Final Project

CPSY 1950 - Spring 2026
Deep Learning in Brains, Minds & Machines

Overview

For the final project, you will run behavioral experiments on deep learning models, treating them as cognitive subjects — the same way cognitive psychologists run experiments on human participants. The goal is to assess whether these models show human-like behavioral signatures on well-established cognitive tasks, and to use those comparisons to illuminate something about the nature of their representations.

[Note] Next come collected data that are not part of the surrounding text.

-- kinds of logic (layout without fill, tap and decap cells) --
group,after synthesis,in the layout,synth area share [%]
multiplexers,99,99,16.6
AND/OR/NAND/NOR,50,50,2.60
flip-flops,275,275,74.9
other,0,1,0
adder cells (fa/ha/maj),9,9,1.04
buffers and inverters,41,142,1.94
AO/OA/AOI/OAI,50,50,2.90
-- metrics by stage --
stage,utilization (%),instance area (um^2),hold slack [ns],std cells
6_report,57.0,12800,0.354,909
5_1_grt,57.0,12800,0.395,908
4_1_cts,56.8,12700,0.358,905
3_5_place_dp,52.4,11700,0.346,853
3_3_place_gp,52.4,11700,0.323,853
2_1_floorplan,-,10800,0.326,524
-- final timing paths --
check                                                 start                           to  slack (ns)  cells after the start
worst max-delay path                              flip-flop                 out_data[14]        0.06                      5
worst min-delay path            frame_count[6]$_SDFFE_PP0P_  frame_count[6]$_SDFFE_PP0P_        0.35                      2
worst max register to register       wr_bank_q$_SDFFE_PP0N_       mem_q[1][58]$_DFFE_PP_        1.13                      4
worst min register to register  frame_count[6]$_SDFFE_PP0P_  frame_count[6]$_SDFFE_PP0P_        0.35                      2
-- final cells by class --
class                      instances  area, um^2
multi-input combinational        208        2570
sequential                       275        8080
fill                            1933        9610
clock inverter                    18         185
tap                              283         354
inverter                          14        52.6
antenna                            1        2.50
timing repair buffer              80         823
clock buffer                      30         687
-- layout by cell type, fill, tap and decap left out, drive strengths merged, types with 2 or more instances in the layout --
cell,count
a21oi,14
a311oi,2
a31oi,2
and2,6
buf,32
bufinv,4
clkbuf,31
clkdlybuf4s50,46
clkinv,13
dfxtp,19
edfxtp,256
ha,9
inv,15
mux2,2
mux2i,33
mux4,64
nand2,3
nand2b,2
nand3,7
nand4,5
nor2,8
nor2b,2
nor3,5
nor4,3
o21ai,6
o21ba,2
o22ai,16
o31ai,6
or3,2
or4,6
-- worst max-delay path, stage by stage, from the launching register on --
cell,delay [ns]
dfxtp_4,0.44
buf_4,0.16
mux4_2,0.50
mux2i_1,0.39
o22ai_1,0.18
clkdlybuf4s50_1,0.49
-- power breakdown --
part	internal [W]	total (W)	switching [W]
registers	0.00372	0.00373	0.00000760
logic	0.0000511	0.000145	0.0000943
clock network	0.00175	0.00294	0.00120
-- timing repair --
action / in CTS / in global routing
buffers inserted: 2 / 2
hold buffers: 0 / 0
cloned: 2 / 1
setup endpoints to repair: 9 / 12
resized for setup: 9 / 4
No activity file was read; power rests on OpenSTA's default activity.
$ cat src/rtl/rx_pkt_commit_fifo_pkg.sv
// Shared definitions for the packet-commit receive FIFO: FSM states,
// memory-port grant codes and parameter defaults.
package rx_pkt_commit_fifo_pkg;

   localparam int unsigned DEF_ADDR_W   = 18;
   localparam int unsigned DEF_DATA_W   = 16;
   localparam int unsigned DEF_AFULL_TH = 255;

   typedef enum logic [1:0] {
      ST_IDLE   = 2'd0,
      ST_IN_PKT = 2'd1,
      ST_HDR_WR = 2'd2
   } fifo_state_t;

   typedef enum logic [1:0] {
      GNT_NONE = 2'd0,
      GNT_HDR  = 2'd1,
      GNT_DATA = 2'd2,
      GNT_READ = 2'd3
   } mem_grant_t;

endpackage
[config.mk]
export PLATFORM = sky130hd
export DESIGN_NAME = i2s_frame_sequencer
export DESIGN_NICKNAME = d
export VERILOG_FILES = /design/src/rtl/i2s_seq_pkg.sv /design/src/rtl/i2s_seq_pair_fifo.sv /design/src/rtl/i2s_frame_sequencer.sv
export SDC_FILE = /design/constraint.sdc
export NUM_CORES = 1
export LEC_CHECK = 0
export CAP_MARGIN = 0
export CELL_PAD_IN_SITES_DETAIL_PLACEMENT = 1
export CELL_PAD_IN_SITES_GLOBAL_PLACEMENT = 2
export CORE_MARGIN = 5
export CORE_UTILIZATION = 40
export CTS_BUF_LIST = sky130_fd_sc_hd__clkbuf_4 sky130_fd_sc_hd__clkbuf_8
export CTS_CLUSTER_SIZE = 12
export DETAILED_ROUTE_END_ITERATION = 8
export PLACE_DENSITY = 0.89
export SETUP_SLACK_MARGIN = 0.3
export SKIP_CTS_REPAIR_TIMING = 1
export SYNTH_ARGS = -nofsm -noshare
export SYNTH_HDL_FRONTEND = slang
export SYNTH_SLANG_ARGS = --single-unit
[constraint.sdc]
create_clock -name i_sys_clk -period 2.3 [get_ports i_sys_clk]
set_input_delay 0.46 -clock i_sys_clk [delete_from_list [all_inputs] [get_ports i_sys_clk]]
set_output_delay 0.46 -clock i_sys_clk [all_outputs]
set_load 0.02 [all_outputs]
**src/rtl/fetch_pkg.sv**
```systemverilog
// Shared types and constants for the instruction-fetch stage and the IF/ID boundary.
package fetch_pkg;

  // Fetch FSM: FETCH owns the bus, HOLD presents one buffered instruction.
  typedef enum logic {
    FETCH = 1'b0,
    HOLD  = 1'b1
  } fetch_state_e;

  localparam int unsigned INSTR_BYTES = 4;
  localparam logic [31:0] NOP_INSTR   = 32'h0000_0013;
  localparam logic [31:0] PC_RESET    = 32'h8000_0000;

  localparam int unsigned IFID_AW = 32;
  localparam int unsigned IFID_DW = 32;

  // Payload carried across the IF/ID valid/ready boundary.
  typedef struct packed {
    logic [IFID_AW-1:0] pc;
    logic [IFID_DW-1:0] instr;
  } ifid_t;

endpackage

```
**src/rtl/if_fetch_unit.sv**
```systemverilog
// Instruction fetch: Wishbone B4 classic read master, PC tracking, redirect
// handling with stale-fetch discard, and a single-entry IF/ID output buffer.
module if_fetch_unit
  import fetch_pkg::*;
#(
  parameter int unsigned           ADDR_WIDTH = 32,
  parameter int unsigned           DATA_WIDTH = 32,
  parameter logic [ADDR_WIDTH-1:0] PC_ADDR    = ADDR_WIDTH'(PC_RESET)
) (
  input  logic                    clk,
  input  logic                    reset,
  input  logic                    redirect_valid,
  input  logic [ADDR_WIDTH-1:0]   redirect_pc,
  output logic                    wb_cyc_o,
  output logic                    wb_stb_o,
  output logic                    wb_we_o,
  output logic [DATA_WIDTH/8-1:0] wb_sel_o,
  output logic [ADDR_WIDTH-1:0]   wb_adr_o,
  input  logic [DATA_WIDTH-1:0]   wb_dat_i,
  input  logic                    wb_ack_i,
  output logic                    if_valid,
  input  logic                    if_ready,
  output logic [ADDR_WIDTH-1:0]   if_pc,
  output logic [DATA_WIDTH-1:0]   if_instr
);

  fetch_state_e state_q, state_d;

  logic [ADDR_WIDTH-1:0]   pc_q, pc_d;
  logic [ADDR_WIDTH-1:0]   pending_q, pending_d;
  logic                    discard_q, discard_d;
  logic                    cyc_q, cyc_d;
  logic [DATA_WIDTH/8-1:0] sel_q, sel_d;
  logic [ADDR_WIDTH-1:0]   adr_q, adr_d;
  logic                    vld_q, vld_d;
  logic [ADDR_WIDTH-1:0]   ifpc_q, ifpc_d;
  logic [DATA_WIDTH-1:0]   instr_q, instr_d;

  logic [ADDR_WIDTH-1:0]   redir_pc;
  logic [ADDR_WIDTH-1:0]   pc_inc;
  logic [ADDR_WIDTH-1:0]   restart_pc;
  logic                    unused_redir_lsb;

  // Redirect targets are word aligned; the low bits are simply dropped.
  assign redir_pc         = {redirect_pc[ADDR_WIDTH-1:2], 2'b00};
  assign unused_redir_lsb = ^redirect_pc[1:0];
  assign pc_inc           = pc_q + ADDR_WIDTH'(INSTR_BYTES);
  // A redirect landing on the ack edge overrides any earlier pending target.
  assign restart_pc       = redirect_valid ? redir_pc : pending_q;

  // State register.
  always_ff @(posedge clk) begin
    if (!reset) state_q <= FETCH;
    else        state_q <= state_d;
  end

  // Next state: a clean ack moves to HOLD; consumption or redirect returns to FETCH.
  always_comb begin
    state_d = state_q;
    case (state_q)
      FETCH: if (cyc_q && wb_ack_i && !discard_q && !redirect_valid) state_d = HOLD;
      HOLD:  if (redirect_valid || (vld_q && if_ready))               state_d = FETCH;
    endcase
  end

  // Next values of every registered output and of the PC bookkeeping.
  always_comb begin
    pc_d      = pc_q;
    pending_d = pending_q;
    discard_d = discard_q;
    cyc_d     = cyc_q;
    adr_d     = adr_q;
    vld_d     = vld_q;
    ifpc_d    = ifpc_q;
    instr_d   = instr_q;
    case (state_q)
      FETCH: begin
        if (!cyc_q) begin
          // Idle slot (after reset or a discarded fetch): issue at the current PC,
          // or straight at a redirect target arriving now. Stray acks are ignored.
          cyc_d = 1'b1;
          if (redirect_valid) begin
            pc_d  = redir_pc;
            adr_d = redir_pc;
          end else begin
            adr_d = pc_q;
          end
        end else if (wb_ack_i) begin
          cyc_d = 1'b0;
          if (discard_q || redirect_valid) begin
            // Stale data: drop it and restart from the latest redirect target.
            pc_d      = restart_pc;
            adr_d     = restart_pc;
            discard_d = 1'b0;
          end else begin
            vld_d   = 1'b1;
            ifpc_d  = pc_q;
            instr_d = wb_dat_i;
          end
        end else if (redirect_valid) begin
          // Cannot retract a classic-cycle request; mark it stale and remember
          // the newest target. Address stays put until ack.
          discard_d = 1'b1;
          pending_d = redir_pc;
        end
      end
      HOLD: begin
        if (redirect_valid) begin
          vld_d = 1'b0;
          pc_d  = redir_pc;
          adr_d = redir_pc;
          cyc_d = 1'b1;
        end else if (vld_q && if_ready) begin
          vld_d = 1'b0;
          pc_d  = pc_inc;
          adr_d = pc_inc;
          cyc_d = 1'b1;
        end
      end
    endcase
    sel_d = cyc_d ? '1 : '0;
  end

  // Output and datapath registers.
  always_ff @(posedge clk) begin
    if (!reset) begin
      pc_q      <= PC_ADDR;
      pending_q <= PC_ADDR;
      discard_q <= 1'b0;
      cyc_q     <= 1'b0;
      sel_q     <= '0;
      adr_q     <= PC_ADDR;
      vld_q     <= 1'b0;
      ifpc_q    <= PC_ADDR;
      instr_q   <= DATA_WIDTH'(NOP_INSTR);
    end else begin
      pc_q      <= pc_d;
      pending_q <= pending_d;
      discard_q <= discard_d;
      cyc_q     <= cyc_d;
      sel_q     <= sel_d;
      adr_q     <= adr_d;
      vld_q     <= vld_d;
      ifpc_q    <= ifpc_d;
      instr_q   <= instr_d;
    end
  end

  assign wb_cyc_o = cyc_q;
  assign wb_stb_o = cyc_q;
  assign wb_we_o  = 1'b0;
  assign wb_sel_o = sel_q;
  assign wb_adr_o = adr_q;
  assign if_valid = vld_q;
  assign if_pc    = ifpc_q;
  assign if_instr = instr_q;

endmodule

```
**config.mk**
```make
export PLATFORM = sky130hd
export DESIGN_NAME = if_fetch_unit
export DESIGN_NICKNAME = d
export VERILOG_FILES = /design/src/rtl/fetch_pkg.sv /design/src/rtl/if_fetch_unit.sv
export SDC_FILE = /design/constraint.sdc
export NUM_CORES = 1
export LEC_CHECK = 0
export BUFFER_PORTS_ARGS = -buffer_cell sky130_fd_sc_hd__buf_2
export CORE_MARGIN = 3
export CORE_UTILIZATION = 52
export DETAILED_ROUTE_END_ITERATION = 8
export PLACE_DENSITY = 0.85
export SLEW_MARGIN = 20
export SYNTH_ARGS = -nofsm -noshare
export SYNTH_HDL_FRONTEND = slang
export SYNTH_SLANG_ARGS = --single-unit
```
**constraint.sdc**
```tcl
create_clock -name clk -period 2.6 [get_ports clk]
set_input_delay 0.52 -clock clk [delete_from_list [all_inputs] [get_ports clk]]
set_output_delay 0.52 -clock clk [all_outputs]
set_load 0.03 [all_outputs]
```
==> results.cfg, run 1 <==
[worst_setup_path]
crit_fanout = 17
cp_slowest_cell = dfxtp_1
cp_cell_sequence = buf_4 > o21bai_1 > a32o_1 > o21ai_0 > a2111oi_0 > a311o_1
slowest_delay_ns = 0.71
cp.required_ns = 2.90
start_kind = register
arrival_ns = 2.58
crit_path_end_kind = register
worstSetupPathType = register to register

[power]
finalPower_mw = 5.38
swShare_pct = 29.0
power.clock.fraction_pct = 45.5
powerDensity_nw_per_um2 = 724
seqPwrFrac_pct = 41.3
combinationalPowerShare_pct = 13.2
leakage_nw = 3.09
max-vdd-ir-drop_v = 0.000400
switching_power_mw = 1.56
p_int_mw = 3.82

[final_layout]
regArea_sq_um = 2640
final_area_sq_um = 7430
num-fill-cells = 933
nNetsFinal = 975
areaGrowthSynthToFinish_pct = 26.5
drive_gt1_share_pct = 26.8
diodes = 0
multiInputGateArea_sq_um = 2870
final_cells = 1058

[clocking]
ctsHoldBuffers = 0
cts_resized = 0
clockBufferDepth = 2
cts_htree_levels = 4
path_clk_slew_ns = 0.06
cts_sinks = 132
cts_tree = yes
numCtsBuffers = 17
cts-root-buf = clkbuf_16
clk_latency_ns = 0.41
post_cts_buffers = 0

[timing]
setup_viol = 0
grt_setup_unrepaired = false
post-route-period-util_pct = 87.7
fmax_mhz = 439
worst_pin_slew_ns = 0.629
slew_headroom_pct = 58.1
fin_worst_skew_ns = 0.00715
period_needed_ns = 2.28
hold_viol = 0
tns_ns = 0
final_max_slew_viol_count = 0

[drt]
drtPass1Iterations = 5
ant_nets = 0
dr_total_vias = 6227
post_drt_wl_per_cell_um = 16.7
drt_iter0_markers = 627
drt_wl_total_um = 17700
drc_errors = 0
routed_via_density = 5.89

[logic_synthesis]
syn_nets = 826
synth_top_area_share_pct = 45.0
yosysWarnings = 0
syn_inst = 756
synth_most_common_cell = nand2_1
ys_async_sr_fraction_pct = 0
synth_cell_types = 67
yosysTopAreaCell = dfxtp_1
yosysSeqAreaShare_pct = 45.0
ys_top_cells_by_area = dfxtp_1 (45%), nand2_1 (14%), a21oi_1 (10%)
syn_area_sq_um = 5870
synth.ff_latch_count = 132
synth_commonest_cells = nand2_1 (217), dfxtp_1 (132), a21oi_1 (118), clkbuf_1 (39), nand3_1 (21)
synth_edf_count = 0
synthFlopType = dfxtp_1
synth_area_per_cell_sq_um = 7.77

[placement]
dp.cells = 1026
hpwl_um = 11600
port_buffers = 169
gp_congestion = 0.886
placed_area_sq_um = 6820

[die]
io_pins = 173
die_w_um = 112
fp.dieArea_sq_um = 12600
core-area_sq_um = 10900
start_util_pct = 53.7
rows = 38
dieHeight_um = 112

[global_routing]
grt_start_max_net_pins = 110
grt_pass1_vias = 5731
antenna_found_initial = 0
overflow = 0
grt_pass1_wl_um = 28500
grtUsageTotal_pct = 27.3

[min_path]
holdCritPathClass = input port to register

[run]
drv_cap = 0

[run_status]
status = complete, no violations
stage by stage:
step | hold slack (ns) | utilization (%) | setup slack, ns
final | 0.309 | 67.9 | 0.320
after global routing | 0.325 | 67.9 | 0.168
after CTS | 0.301 | 67.9 | 0.358
after detailed placement | 0.443 | 62.4 | 0.338
after global placement | 0.438 | 62.4 | 0.329
after floorplan | 0.431 | - | 0.474
placed cells by master, fill, tap and decap left out, types with 4 or more instances in the layout:
master and instances:
a211oi_1 5, buf_2 169, o21a_1 5, nand3_1 21
nor2_1 13, a221oi_1 7, and3_1 10, inv_6 5
o221ai_1 5, nor3_1 10, nor4_1 5, and4_1 5
o211ai_1 4, a21oi_1 118, clkbuf_16 17, o21ai_0 20
mux2i_1 5, buf_4 28, a22oi_1 9, a31oi_1 7
inv_1 9, o22ai_1 10, nand4_1 8, dfxtp_1 132
nand2_1 217
metal layers:
metal	wire length, um	up-vias	part of all wire (%)	GRT usage, %
met5	0	-	0	0
met4	385	0	2.2	9.21
met3	1710	45	9.6	6.25
met2	8340	358	47	44.2
met1	7280	2861	41	36.3
li1	-	2963	-	-
power by group through the flow:
stage	clock [mW]	combinational [mW]	sequential, mW
4_1_cts	2.46	0.702	2.22
3_5_place_dp	0	0.694	2.26
3_3_place_gp	0	0.686	2.26
6_report	2.45	0.708	2.22
2_1_floorplan	0	0.334	2.37
5_1_grt	2.56	0.761	2.23
cell families after synthesis:
family	synth area share (%)
AO/OA/AOI/OAI	23.5
XOR/XNOR	0.149
adder cells (fa/ha/maj)	0.213
buffers and inverters	6.31
flip-flops	45.0
multiplexers	0.853
other	0.0639
AND/OR/NAND/NOR	23.9
critical path, delay by kind of cell, from the launching register on:
family | cells | cell delay (ns)
buffers and inverters | 1 | 0.24
DFF | 1 | 0.71
AOI/OAI and AO/OA | 5 | 1.23
registers in the layout, summed over array words and instances (netlist names):
name and count:
if_instr 32, if_pc 32, pending_q 32, wb_adr_o 32, discard_q 1, if_valid 1, state_q 1, wb_sel_o 1
cell type report:
type	count	share of cell area [%]
timing repair buffer	199	14.8
clock buffer	18	5.91
clock inverter	14	2.24
multi-input combinational	545	38.6
inverter	10	0.522
sequential	132	35.6
tap	140	2.36
final timing paths:
check                                  start            to  slack, ns  cells past startpoint
worst max-delay path                 state_q  wb_adr_o[30]       0.32                      6
worst min register to register  if_instr[29]  if_instr[29]       0.45                      2
worst max register to register       state_q  wb_adr_o[30]       0.32                      6
worst min-delay path             wb_dat_i[1]   if_instr[1]       0.31                      3
Note: power is estimated with default switching activity, not from simulation.
==> run 2, diff against run 1 <==
==> constraint.sdc (replaced) <==
create_clock -name clk -period 2.6 [get_ports clk]
set_input_delay 0.13 -clock clk [delete_from_list [all_inputs] [get_ports clk]]
set_output_delay 0.13 -clock clk [all_outputs]
set_load 0.03 [all_outputs]
==> run 2 against run 1 <==
Core utilization rose by 5.5 points; clock-buffer cell count did not move; routed wire length increased by 13%; clock skew fell by 0.00071 ns; final cell count is 5.8% higher; register-to-register slack got worse by 0.12 ns.
==> results.cfg, run 2 (same netlist as run 1, synthesis figures left out) <==
[die]
dieHeight_um = 112
start_util_pct = 53.7
rows = 38
fp.dieArea_sq_um = 12600
core-area_sq_um = 10900
die_w_um = 112
io_pins = 173

[power]
leakage_nw = 3.34
power.clock.fraction_pct = 44.2
finalPower_mw = 5.42
combinationalPowerShare_pct = 14.7
p_int_mw = 3.86
seqPwrFrac_pct = 41.0
switching_power_mw = 1.56
max-vdd-ir-drop_v = 0.000455
swShare_pct = 28.8
powerDensity_nw_per_um2 = 675

[final_layout]
final_common_cell = nand2_1
areaGrowthSynthToFinish_pct = 36.8
final_cell_mix = nand2_1 (217), buf_2 (169), dfxtp_1 (132)
diodes = 0
nNetsFinal = 1036
drive_gt1_share_pct = 25.2

[run_status]
status = complete, no violations

[drt]
drc_errors = 0
dr_total_vias = 6729
routed_via_density = 6.01
drt_wl_total_um = 20000
drtPass1Iterations = 7
drt_iter0_markers = 933
ant_nets = 0
post_drt_wl_per_cell_um = 17.9

[placement]
gp_congestion = 0.882
port_buffers = 169
hpwl_um = 12000

[min_path]
holdCritPathClass = input port to register
min_from = redirect_pc[15]

[global_routing]
overflow = 0
grt_pass1_vias = 6383
antenna_found_initial = 0
grt_start_max_net_pins = 110
grtUsageTotal_pct = 30.9
grt_pass1_wl_um = 31800

[worst_setup_path]
crit_start = state_q
crit_path_end_kind = register
cp.required_ns = 2.91
worstSetupPathType = register to register
crit_fanout = 16
regToRegStartpoint = state_q
arrival_ns = 2.71
start_kind = register

[timing]
hold_viol = 0
period_needed_ns = 2.40
worst_pin_slew_ns = 0.622
fin_worst_skew_ns = 0.00645
setup_viol = 0
tns_ns = 0
fmax_mhz = 417
post-route-period-util_pct = 92.2
grt_setup_unrepaired = false
final_max_slew_viol_count = 0
slew_headroom_pct = 58.5

[run]
drv_cap = 0

[clocking]
post_cts_buffers = 0
cts_tree = yes
numCtsBuffers = 17
cts-root-buf = clkbuf_16
cts_sinks = 132
path_clk_slew_ns = 0.06
clk_latency_ns = 0.41
cts_resized = 0
cts_htree_levels = 4
clockBufferDepth = 2
==> run 2: cell count changes in the layout (fill, tap and decap cells not counted) <==
cell,before,now
buf_12,2,3
clkinv_2,1,3
clkinvlp_4,3,5
dlygate4sd3_1,0,60
inv_6,5,3
inv_8,2,0
==> run 2: layer usage <==
metal / share of wire (%) / global-route usage, % / wire (um)
met4: 4.7 / 15.9 / 937
met1: 38 / 40.0 / 7620
met5: 0 / 0 / 0
met3: 11 / 6.42 / 2170
met2: 46 / 48.9 / 9250
==> run 2: layout make-up <==
class	count	area [sq um]
timing repair buffer	260	1720
tap	140	175
multi-input combinational	545	2870
clock inverter	14	151
inverter	10	38.8
fill	803	2900
sequential	132	2640
clock buffer	18	439
==> run 2: worst max-delay path, stage by stage (launching register included) <==
cell and delay [ns]:
dfxtp_1 0.47, buf_4 0.25, nor2b_1 0.47, nand2_2 0.18, nor3b_2 0.32, buf_4 0.29, nor2_1 0.06, a211oi_1 0.25
==> run 2: power groups by stage <==
stage                     registers, mW  logic (mW)  clock network (mW)
final                              2.22       0.798                2.40
after floorplan                    2.37       0.334                   0
after global placement             2.26       0.692                   0
after global routing               2.23       0.854                2.50
after CTS                          2.21       0.776                2.39
after detailed placement           2.26       0.701                   0
==> run 2: path summary, 6_finish.rpt <==
check / endpoint / slack (ns) / depth (start not counted)
worst max-delay path: if_valid / 0.20 / 7
worst min-delay path: pending_q[15] / 0.02 / 3
worst max register to register: if_valid / 0.20 / 7
worst min register to register: if_pc[12] / 0.45 / 2
==> run 2: what timing repair did <==
action / in CTS / in global routing
hold buffers: 59 / 1
hold endpoints to repair: 59 / 1
endpoints found under the setup margin: 0 / 0
==> run 2: through the flow <==
stage / util (%) / cell area, sq um / hold WS [ns] / instances / worst slack [ns]
after global routing: 73.4 / 8030 / 0.0199 / 1119 / 0.158
after detailed placement: 62.6 / 6840 / 0.344 / 1027 / 0.405
after floorplan: - / 5870 / 0.227 / 756 / 0.474
after global placement: 62.6 / 6840 / 0.336 / 1027 / 0.449
final: 73.4 / 8030 / 0.0196 / 1119 / 0.202
after CTS: 73.4 / 8020 / 0.00417 / 1118 / 0.276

This is a group project (pairs of 2). Group assignments are finalized — check Ed for your partner. The written poster is a shared deliverable; both partners receive the same score. The oral presentation is graded individually — both partners must be able to present the work independently.

Starting point: the Centaur / Psych-101 dataset

Your starting point is the Psych-101 dataset (Binz et al., 2025): trial-by-trial behavioral data from 160 cognitive psychology experiments across 60,000+ human participants, formatted as natural language transcripts. It was used to train Centaur, the foundation model of human cognition we discussed in class.

Psych-101 is a natural starting point: prompts and task structures are already formatted for LLM input, human behavioral data is built in, and the dataset spans a broad range of cognitive domains (decision-making, memory, learning, reasoning, perception). Dataset: marcelbinz/Psych-101 on HuggingFace.

Even if you plan a different final experiment, start here to build and debug your pipeline. Running one task end-to-end lets you get the API calls, logprob extraction, and alignment computation right before worrying about your own experimental design.

You are not required to use Psych-101. Vision/VLM experiments or tasks outside Psych-101 are equally welcome — discuss with your TA during studio sessions. What matters: a principled experiment with at least two models compared to each other and to human data from the literature.

Confounds in model behavioral experiments

Running cognitive experiments on deep learning models is harder than it looks. The confounds below are the most common ways projects go wrong — all covered in class.

Given the time constraints, you are not expected to address every confound. You must explicitly tackle at least one with a concrete mitigation strategy (in your Methods slide). For the others, discuss how they might affect your conclusions in the Open Questions & Conclusions slide — acknowledging what you could not control for is a sign of scientific maturity.

1. Training data contamination and spurious cues

Classic cognitive psychology tasks appear extensively in published literature and internet text that LLMs were trained on. A model that “performs” like humans may simply have learned the expected pattern from training data rather than anything resembling the cognitive processes humans use — this applies to every model and dataset, including Psych-101. The Winograd Schema Challenge appeared solved (≥90% accuracy) until Elazar et al. (2021) showed models were exploiting lexical shortcuts, not actual coreference reasoning; controlling for those shortcuts dropped performance to 25–34%. One approach: use counterfactual or adversarial variants — change surface features (cover stories, object labels, numerical values) while preserving the abstract structure. Compare behavior across models with different training sets.

2. Aggregate fit ≠ process fidelity

A model can match average human performance while having completely different trial-level dynamics. Centaur achieves impressive aggregate NLL scores yet fails to reproduce learning curves and sequential dependencies at the trial level — matching performance does not mean matching process. Where possible, report not just overall accuracy but also learning curves, sequential dependencies, and error distributions.

3. Autoregressive artifacts

Autoregressive training leaves systematic behavioral fingerprints — left-to-right asymmetries, recency biases, sensitivity to prompt ordering — that have no analog in human cognition. When you observe a behavioral pattern, ask: could this be an artifact of how the model was trained? Test sensitivity to prompt ordering, trial order, and framing, and include control conditions that vary surface features while keeping the task structure constant.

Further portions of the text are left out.